Suppose A is a finitely generated R algebra that happens to be a field. Let R embed in A, whence F also embeds in A. Finally, suppose A is algebraic over F.
Let A = R[y1,y2,…yn], where each yi is a generator of A, and the image of the corresponding indeterminant xi under the implied ring homomorphism. Each generator yi satisfies a monic polynomial over F. Let d be a common denominator for all the coefficients of all n polynomials. Since R is a ufd, d is well defined.
Let S be the fraction ring of R by d. Since R is an integral domain it embeds in S. Since A contains F it contains S. Extend our ring homomorphism to S[x1,x2,…xn], mapping onto S[y1,y2,…yn]. The latter ring is simply A.
Note that each generator yi is integral over S. Assume e is in F-S, so that e is brought in via the introduction of y1 through yn. Since there are prime denominators outside of d, there is no trouble finding such an e. Let e = 1/q where q is one of the primes not in d.
Now e lies in the integral extension of S, hence e is integral over S. Let e satisfy a monic polynomial p with coefficients in S. Clear denominators, so that p becomes a polynomnial in R, whose lead coefficient is a power of d, say dj. Let m be the degree of p. Multiply through by djŚ(m-1). Fold powers of d into e, and dj/q becomes integral over R. Yet R, a ufd, is integrally closed. This places dj/q in R, which is impossible, since q does not divide d. Therefore A cannot contain the field F. There is no finitely generated R algebra that is also an algebraic field extension of F.

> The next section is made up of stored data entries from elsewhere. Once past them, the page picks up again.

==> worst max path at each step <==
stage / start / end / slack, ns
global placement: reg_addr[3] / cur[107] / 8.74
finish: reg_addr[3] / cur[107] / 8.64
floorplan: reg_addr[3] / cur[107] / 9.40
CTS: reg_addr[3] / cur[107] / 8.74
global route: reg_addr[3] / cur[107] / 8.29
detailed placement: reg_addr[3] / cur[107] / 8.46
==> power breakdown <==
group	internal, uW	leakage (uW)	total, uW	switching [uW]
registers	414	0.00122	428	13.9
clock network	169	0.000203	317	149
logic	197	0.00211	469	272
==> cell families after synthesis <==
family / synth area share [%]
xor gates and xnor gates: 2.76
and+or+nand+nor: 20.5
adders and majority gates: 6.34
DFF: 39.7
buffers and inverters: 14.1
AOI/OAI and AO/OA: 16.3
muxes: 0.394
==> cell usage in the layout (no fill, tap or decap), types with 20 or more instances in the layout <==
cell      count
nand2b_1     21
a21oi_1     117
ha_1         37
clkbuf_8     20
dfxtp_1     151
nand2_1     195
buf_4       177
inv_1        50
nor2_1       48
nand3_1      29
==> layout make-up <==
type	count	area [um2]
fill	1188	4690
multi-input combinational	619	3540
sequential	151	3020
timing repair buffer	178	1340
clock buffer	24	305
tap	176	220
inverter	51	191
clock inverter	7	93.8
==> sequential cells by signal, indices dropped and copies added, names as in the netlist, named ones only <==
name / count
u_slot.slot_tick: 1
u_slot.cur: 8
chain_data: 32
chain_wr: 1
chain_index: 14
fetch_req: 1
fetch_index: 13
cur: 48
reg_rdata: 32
--- src/bwmd_pkg.sv ---
// constants and carrier types for the blit write-mask and direction block
`default_nettype none
package bwmd_pkg;
   // ----------------------------------------------------------------
   // register byte addresses
   // ----------------------------------------------------------------
   localparam logic [4:0]  BWMD_ADDR_CTRL   = 5'h00;
   localparam logic [4:0]  BWMD_ADDR_BG     = 5'h04;
   localparam logic [4:0]  BWMD_ADDR_SIZE   = 5'h08;
   localparam logic [4:0]  BWMD_ADDR_CMD    = 5'h0c;
   localparam logic [4:0]  BWMD_ADDR_STATUS = 5'h10;
   localparam logic [4:0]  BWMD_ADDR_COUNT  = 5'h14;
   // ----------------------------------------------------------------
   // control word fields
   // ----------------------------------------------------------------
   localparam int          BWMD_ROP_LSB     = 0;
   localparam int          BWMD_XREV_BIT    = 8;
   localparam int          BWMD_YREV_BIT    = 9;
   localparam int          BWMD_SRC_MONO    = 12;
   localparam int          BWMD_SRC_MASK    = 13;
   localparam int          BWMD_CMP_EN      = 14;
   localparam int          BWMD_CMP_ROP     = 15;
   localparam int          BWMD_CMP_EQ      = 16;
   localparam int          BWMD_PAT_MASK    = 17;
   localparam int          BWMD_PAT_MONO    = 18;
   localparam int          BWMD_SIZE_H_LSB  = 16;
   localparam int          BWMD_CMD_START   = 0;
   localparam logic [31:0] BWMD_CTRL_RESET  = 32'h0000_00cc;
   localparam logic [23:0] BWMD_BG_RESET    = 24'h00_0000;
   localparam logic [7:0]  BWMD_ROP_SRC     = 8'hcc;
   localparam logic [7:0]  BWMD_ROP_PAT     = 8'hf0;
   localparam logic [7:0]  BWMD_ROP_DST     = 8'haa;
   localparam int          BWMD_PIX_W       = 24;
   localparam int          BWMD_BYTES       = 3;
   localparam int          BWMD_CRD_W       = 12;
   // ----------------------------------------------------------------
   // types
   // ----------------------------------------------------------------
   typedef enum logic [2:0] {
      BWMD_IDLE  = 3'b001,
      BWMD_RUN   = 3'b010,
      BWMD_FLUSH = 3'b100
   } bwmd_fsm_type;

   typedef struct packed {
      logic [BWMD_PIX_W-1:0] src;
      logic [BWMD_PIX_W-1:0] pat;
      logic [BWMD_PIX_W-1:0] dst;
      logic                  src_mono;
      logic                  pat_mono;
   } bwmd_pix_in_type;

   typedef struct packed {
      logic [BWMD_PIX_W-1:0] pixel;
      logic [BWMD_BYTES-1:0] byte_en;
      logic [BWMD_CRD_W-1:0] x;
      logic [BWMD_CRD_W-1:0] y;
      logic                  last;
   } bwmd_pix_out_type;
endpackage
`default_nettype wire

--- src/bwmd_engine.sv ---
// blit write-mask and traversal-order engine with an avalon-mm register slave
//
// How it works
// - only monochrome source or pattern can mask
// - bits 13 and 17 pick source/pattern mask
// - mask bit zero blocks every pixel byte
// - bit 14 enables colour compare masking
// - bit 15 compares destination or rop result
// - bit 16 writes on equal or unequal
// - default start top-left, line by line
// - bits 8 and 9 choose starting corner
// - bottom-right start walks left then up
// - four distinct compare masking behaviours exist
// - compare uses the expansion background colour
// - rop code per bit; cc/f0/aa pass-through
`default_nettype none
module bwmd_engine
   import bwmd_pkg::*;
(
   input  wire logic             clk_in,
   input  wire logic             rst_in,
   input  wire logic [4:0]       avs_address_in,
   input  wire logic             avs_read_in,
   input  wire logic             avs_write_in,
   input  wire logic [31:0]      avs_writedata_in,
   output var  logic [31:0]      avs_readdata_out,
   output var  logic             avs_waitrequest_out,
   input  wire logic             pix_valid_in,
   input  wire bwmd_pix_in_type  pix_in,
   output var  logic             pix_ready_out,
   output var  logic             out_valid_out,
   output var  bwmd_pix_out_type out_out,
   input  wire logic             out_ready_in,
   output var  logic             busy_out
);
   // ----------------------------------------------------------------
   // state
   // ----------------------------------------------------------------
   typedef struct packed {
      bwmd_fsm_type          fsm;
      logic [31:0]           ctrl;
      logic [BWMD_PIX_W-1:0] bg;
      logic [BWMD_CRD_W-1:0] width;
      logic [BWMD_CRD_W-1:0] height;
      logic [BWMD_CRD_W-1:0] x;
      logic [BWMD_CRD_W-1:0] y;
      logic [23:0]           pix_cnt;
      logic                  done;
      logic                  rd_ack;
      logic [31:0]           rdata;
      logic                  ov;
      bwmd_pix_out_type      o;
   } bwmd_state_type;

   bwmd_state_type state_q;
   bwmd_state_type state_d;

   // ----------------------------------------------------------------
   // raster operation, one truth-table lookup per bit
   // ----------------------------------------------------------------
   function automatic logic rop_bit(input logic [7:0] code, input logic p, input logic s, input logic d);
      rop_bit = code[{p, s, d}];
   endfunction

   function automatic logic [BWMD_CRD_W-1:0] first_crd(input logic rev, input logic [BWMD_CRD_W-1:0] size);
      first_crd = rev ? size - 12'h001 : 12'h000;
   endfunction

   logic [BWMD_PIX_W-1:0] rop_res;
   genvar gi;
   generate
      for (gi = 0; gi < BWMD_PIX_W; gi++)
      begin : g_rop
         assign rop_res[gi] = rop_bit(state_q.ctrl[BWMD_ROP_LSB +: 8], pix_in.pat[gi], pix_in.src[gi],
                                      pix_in.dst[gi]);
      end
   endgenerate

   // ----------------------------------------------------------------
   // mask decisions
   // ----------------------------------------------------------------
   logic src_mask_on;
   logic pat_mask_on;
   logic mono_ok;
   logic cmp_equal;
   logic cmp_ok;
   logic write_ok;
   logic accept;
   logic [BWMD_CRD_W-1:0] x_end;
   logic [BWMD_CRD_W-1:0] y_end;
   logic line_end;
   logic rect_end;

   always_comb
   begin
      // colour data is never a mask: the mono flags gate the mask enables
      src_mask_on = state_q.ctrl[BWMD_SRC_MASK] & state_q.ctrl[BWMD_SRC_MONO];
      pat_mask_on = state_q.ctrl[BWMD_PAT_MASK] & state_q.ctrl[BWMD_PAT_MONO];
      mono_ok = (~src_mask_on | pix_in.src_mono) & (~pat_mask_on | pix_in.pat_mono);
      cmp_equal = (state_q.ctrl[BWMD_CMP_ROP] ? rop_res : pix_in.dst) == state_q.bg;
      cmp_ok = ~state_q.ctrl[BWMD_CMP_EN] | (state_q.ctrl[BWMD_CMP_EQ] ? cmp_equal : ~cmp_equal);
      write_ok = mono_ok & cmp_ok;
      x_end = first_crd(~state_q.ctrl[BWMD_XREV_BIT], state_q.width);
      y_end = first_crd(~state_q.ctrl[BWMD_YREV_BIT], state_q.height);
      line_end = state_q.x == x_end;
      rect_end = line_end & (state_q.y == y_end);
   end

   assign pix_ready_out = (state_q.fsm == BWMD_RUN) & (~state_q.ov | out_ready_in);
   assign accept = pix_valid_in & pix_ready_out;

   // ----------------------------------------------------------------
   // next state
   // ----------------------------------------------------------------
   always_comb
   begin
      state_d = state_q;
      state_d.rd_ack = avs_read_in & ~state_q.rd_ack;
      if (avs_read_in & ~state_q.rd_ack)
      begin
         unique case (avs_address_in)
            BWMD_ADDR_CTRL:   state_d.rdata = state_q.ctrl;
            BWMD_ADDR_BG:     state_d.rdata = {8'h00, state_q.bg};
            BWMD_ADDR_SIZE:   state_d.rdata = {4'h0, state_q.height, 4'h0, state_q.width};
            BWMD_ADDR_STATUS: state_d.rdata = {state_q.y, state_q.x, 6'h00,
                                               state_q.done, state_q.fsm != BWMD_IDLE};
            BWMD_ADDR_COUNT:  state_d.rdata = {8'h00, state_q.pix_cnt};
            default:          state_d.rdata = 32'h0000_0000;
         endcase
      end
      if (out_ready_in)
      begin
         state_d.ov = 1'b0;
      end
      unique case (state_q.fsm)
         BWMD_IDLE:
         begin
            if (avs_write_in)
            begin
               unique case (avs_address_in)
                  BWMD_ADDR_CTRL: state_d.ctrl = avs_writedata_in;
                  BWMD_ADDR_BG:   state_d.bg = avs_writedata_in[BWMD_PIX_W-1:0];
                  BWMD_ADDR_SIZE:
                  begin
                     state_d.width = avs_writedata_in[BWMD_CRD_W-1:0];
                     state_d.height = avs_writedata_in[BWMD_SIZE_H_LSB +: BWMD_CRD_W];
                  end
                  BWMD_ADDR_CMD:
                  begin
                     if (avs_writedata_in[BWMD_CMD_START])
                     begin
                        state_d.done = 1'b0;
                        state_d.pix_cnt = 24'h00_0000;
                        state_d.x = first_crd(state_q.ctrl[BWMD_XREV_BIT], state_q.width);
                        state_d.y = first_crd(state_q.ctrl[BWMD_YREV_BIT], state_q.height);
                        // an empty rectangle finishes at once
                        if ((state_q.width == 12'h000) || (state_q.height == 12'h000))
                        begin
                           state_d.done = 1'b1;
                        end
                        else
                        begin
                           state_d.fsm = BWMD_RUN;
                        end
                     end
                  end
                  default:
                  begin
                  end
               endcase
            end
         end
         BWMD_RUN:
         begin
            if (accept)
            begin
               // masked pixels are emitted too, with no byte enables, so addresses stay in step
               state_d.ov = 1'b1;
               state_d.o.pixel = rop_res;
               state_d.o.byte_en = {BWMD_BYTES{write_ok}};
               state_d.o.x = state_q.x;
               state_d.o.y = state_q.y;
               state_d.o.last = rect_end;
               state_d.pix_cnt = state_q.pix_cnt + 24'h00_0001;
               if (rect_end)
               begin
                  state_d.fsm = BWMD_FLUSH;
               end
               else if (line_end)
               begin
                  // the whole line is done before the next one is touched
                  state_d.x = first_crd(state_q.ctrl[BWMD_XREV_BIT], state_q.width);
                  state_d.y = state_q.ctrl[BWMD_YREV_BIT] ? state_q.y - 12'h001 : state_q.y + 12'h001;
               end
               else
               begin
                  state_d.x = state_q.ctrl[BWMD_XREV_BIT] ? state_q.x - 12'h001 : state_q.x + 12'h001;
               end
            end
         end
         BWMD_FLUSH:
         begin
            if (~state_q.ov | out_ready_in)
            begin
               state_d.fsm = BWMD_IDLE;
               state_d.done = 1'b1;
            end
         end
         default:
         begin
            state_d.fsm = BWMD_IDLE;
         end
      endcase
   end

   always_ff @(posedge clk_in)
   begin
      if (rst_in)
      begin
         state_q <= '0;
         state_q.fsm <= BWMD_IDLE;
         state_q.ctrl <= BWMD_CTRL_RESET;
         state_q.bg <= BWMD_BG_RESET;
      end
      else
      begin
         state_q <= state_d;
      end
   end

   // ----------------------------------------------------------------
   // outputs
   // ----------------------------------------------------------------
   // reads cost one wait cycle so read data can come from a flip-flop
   assign avs_waitrequest_out = avs_read_in & ~state_q.rd_ack;
   assign avs_readdata_out = state_q.rdata;
   assign out_valid_out = state_q.ov;
   assign out_out = state_q.o;
   assign busy_out = state_q.fsm != BWMD_IDLE;
endmodule
`default_nettype wire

Use induction on the number of generators. No generators means A = K, and we're done.
One generator means A = K[x] quotiented out by some maximal ideal. Since K[x] is a pid, the generator of the maximal ideal is an irreducible polynomial. The degree of this polynomial equals the dimension of the extension A/K, which is of course finite.
For multiple generators, replace the homomorphism from K[x1…xn] onto A with two successive homomorphisms. The first maps x1 onto its image y1 in A. The second maps the remaining indeterminants onto their images in A.
Let R = K[y1] and let F = K(y1), the fraction field of R. Thus R is a subring of A, and the second homomorphism takes R[x2…xn] onto R[y2…yn], which is, by assumption, a field. This field contains the fraction field of R, namely F.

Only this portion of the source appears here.